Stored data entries

[src/rtl/rtc_init_sequencer.sv]
// rtc_init_sequencer: issues the fixed RTC power-up register writes over the
// shared parallel bus. Requests the bus on start, then runs one 36-cycle frame
// per command (ph1 address strobe, ph2 data strobe) separated by idle gaps,
// and pulses done after the last frame.
//
// Ports:
//   clk       - clock, rising edge
//   reset     - asynchronous active-low reset
//   start     - launch request, sampled only in IDLE
//   grant     - bus grant, sampled only in REQ
//   req       - bus request, held from REQ through the last gap/frame
//   busy      - high in every state but IDLE
//   done      - one-cycle pulse after the last frame
//   ph1, ph2  - address-phase / data-phase strobes
//   addr_out  - register address of the current command
//   data_out  - write data of the current command
//   cmd_idx   - index of the current command
module rtc_init_sequencer #(
    parameter int unsigned NUM_CMDS   = 4,
    parameter int unsigned GAP_CYCLES = 2
) (
    input  logic       clk,
    input  logic       reset,
    input  logic       start,
    input  logic       grant,
    output logic       req,
    output logic       busy,
    output logic       done,
    output logic       ph1,
    output logic       ph2,
    output logic [7:0] addr_out,
    output logic [7:0] data_out,
    output logic [1:0] cmd_idx
);

    localparam int unsigned FRAME_W = 6;
    localparam int unsigned GAP_W   = 3;
    localparam int unsigned IDX_W   = 2;

    localparam logic [FRAME_W-1:0] FRAME_LAST = FRAME_W'(35);
    localparam logic [FRAME_W-1:0] PH1_LAST   = FRAME_W'(10);
    localparam logic [FRAME_W-1:0] PH2_FIRST  = FRAME_W'(23);
    localparam logic [FRAME_W-1:0] PH2_LAST   = FRAME_W'(34);
    localparam logic [IDX_W-1:0]   IDX_LAST   = IDX_W'(NUM_CMDS - 1);
    localparam logic [GAP_W-1:0]   GAP_LAST   = GAP_W'(GAP_CYCLES - 1);

    typedef enum logic [2:0] {
        S_IDLE,
        S_REQ,
        S_XFER,
        S_GAP,
        S_DONE
    } state_e;

    state_e             state_q, state_d;
    logic [FRAME_W-1:0] frame_cnt_q, frame_cnt_d;
    logic [GAP_W-1:0]   gap_cnt_q, gap_cnt_d;
    logic [IDX_W-1:0]   idx_q, idx_d;

    logic       req_q, req_d;
    logic       busy_q, busy_d;
    logic       done_q, done_d;
    logic       ph1_q, ph1_d;
    logic       ph2_q, ph2_d;
    logic [7:0] addr_q, addr_d;
    logic [7:0] data_q, data_d;

    // Init command table: {addr, data}
    function automatic logic [15:0] cmd_entry(input logic [IDX_W-1:0] idx);
        case (idx)
            2'd0:    return 16'h0210;
            2'd1:    return 16'h0200;
            2'd2:    return 16'h10D2;
            default: return 16'hF200;
        endcase
    endfunction

    // State, counter and output registers
    always_ff @(posedge clk or negedge reset) begin
        if (!reset) begin
            state_q     <= S_IDLE;
            frame_cnt_q <= '0;
            gap_cnt_q   <= '0;
            idx_q       <= '0;
            req_q       <= 1'b0;
            busy_q      <= 1'b0;
            done_q      <= 1'b0;
            ph1_q       <= 1'b0;
            ph2_q       <= 1'b0;
            addr_q      <= '0;
            data_q      <= '0;
        end else begin
            state_q     <= state_d;
            frame_cnt_q <= frame_cnt_d;
            gap_cnt_q   <= gap_cnt_d;
            idx_q       <= idx_d;
            req_q       <= req_d;
            busy_q      <= busy_d;
            done_q      <= done_d;
            ph1_q       <= ph1_d;
            ph2_q       <= ph2_d;
            addr_q      <= addr_d;
            data_q      <= data_d;
        end
    end

    // Next state and counters
    always_comb begin
        state_d     = state_q;
        frame_cnt_d = frame_cnt_q;
        gap_cnt_d   = gap_cnt_q;
        idx_d       = idx_q;
        case (state_q)
            S_IDLE: begin
                if (start) begin
                    state_d     = S_REQ;
                    idx_d       = '0;
                    frame_cnt_d = '0;
                    gap_cnt_d   = '0;
                end
            end
            S_REQ: begin
                if (grant) begin
                    state_d     = S_XFER;
                    frame_cnt_d = '0;
                end
            end
            S_XFER: begin
                if (frame_cnt_q == FRAME_LAST) begin
                    gap_cnt_d = '0;
                    state_d   = (idx_q < IDX_LAST) ? S_GAP : S_DONE;
                end else begin
                    frame_cnt_d = frame_cnt_q + FRAME_W'(1);
                end
            end
            S_GAP: begin
                if (gap_cnt_q == GAP_LAST) begin
                    state_d     = S_XFER;
                    frame_cnt_d = '0;
                    idx_d       = idx_q + IDX_W'(1);
                end else begin
                    gap_cnt_d = gap_cnt_q + GAP_W'(1);
                end
            end
            S_DONE: begin
                state_d = S_IDLE;
                idx_d   = '0;
            end
            default: state_d = S_IDLE;
        endcase
    end

    // Outputs decoded from the next state so the registered copies line up with the state
    always_comb begin
        req_d  = 1'b0;
        busy_d = (state_d != S_IDLE);
        done_d = (state_d == S_DONE);
        ph1_d  = 1'b0;
        ph2_d  = 1'b0;
        addr_d = '0;
        data_d = '0;
        if (state_d == S_REQ || state_d == S_XFER || state_d == S_GAP) begin
            req_d = 1'b1;
        end
        if (state_d == S_XFER || state_d == S_GAP) begin
            {addr_d, data_d} = cmd_entry(idx_d);
        end
        if (state_d == S_XFER) begin
            ph1_d = (frame_cnt_d <= PH1_LAST);
            ph2_d = (frame_cnt_d >= PH2_FIRST) && (frame_cnt_d <= PH2_LAST);
        end
    end

    assign req      = req_q;
    assign busy     = busy_q;
    assign done     = done_q;
    assign ph1      = ph1_q;
    assign ph2      = ph2_q;
    assign addr_out = addr_q;
    assign data_out = data_q;
    assign cmd_idx  = idx_q;

endmodule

** TRY IT **
Search the records above for the word "address" and give the number of lines where it occurs, nothing else.

** SOLUTION **
3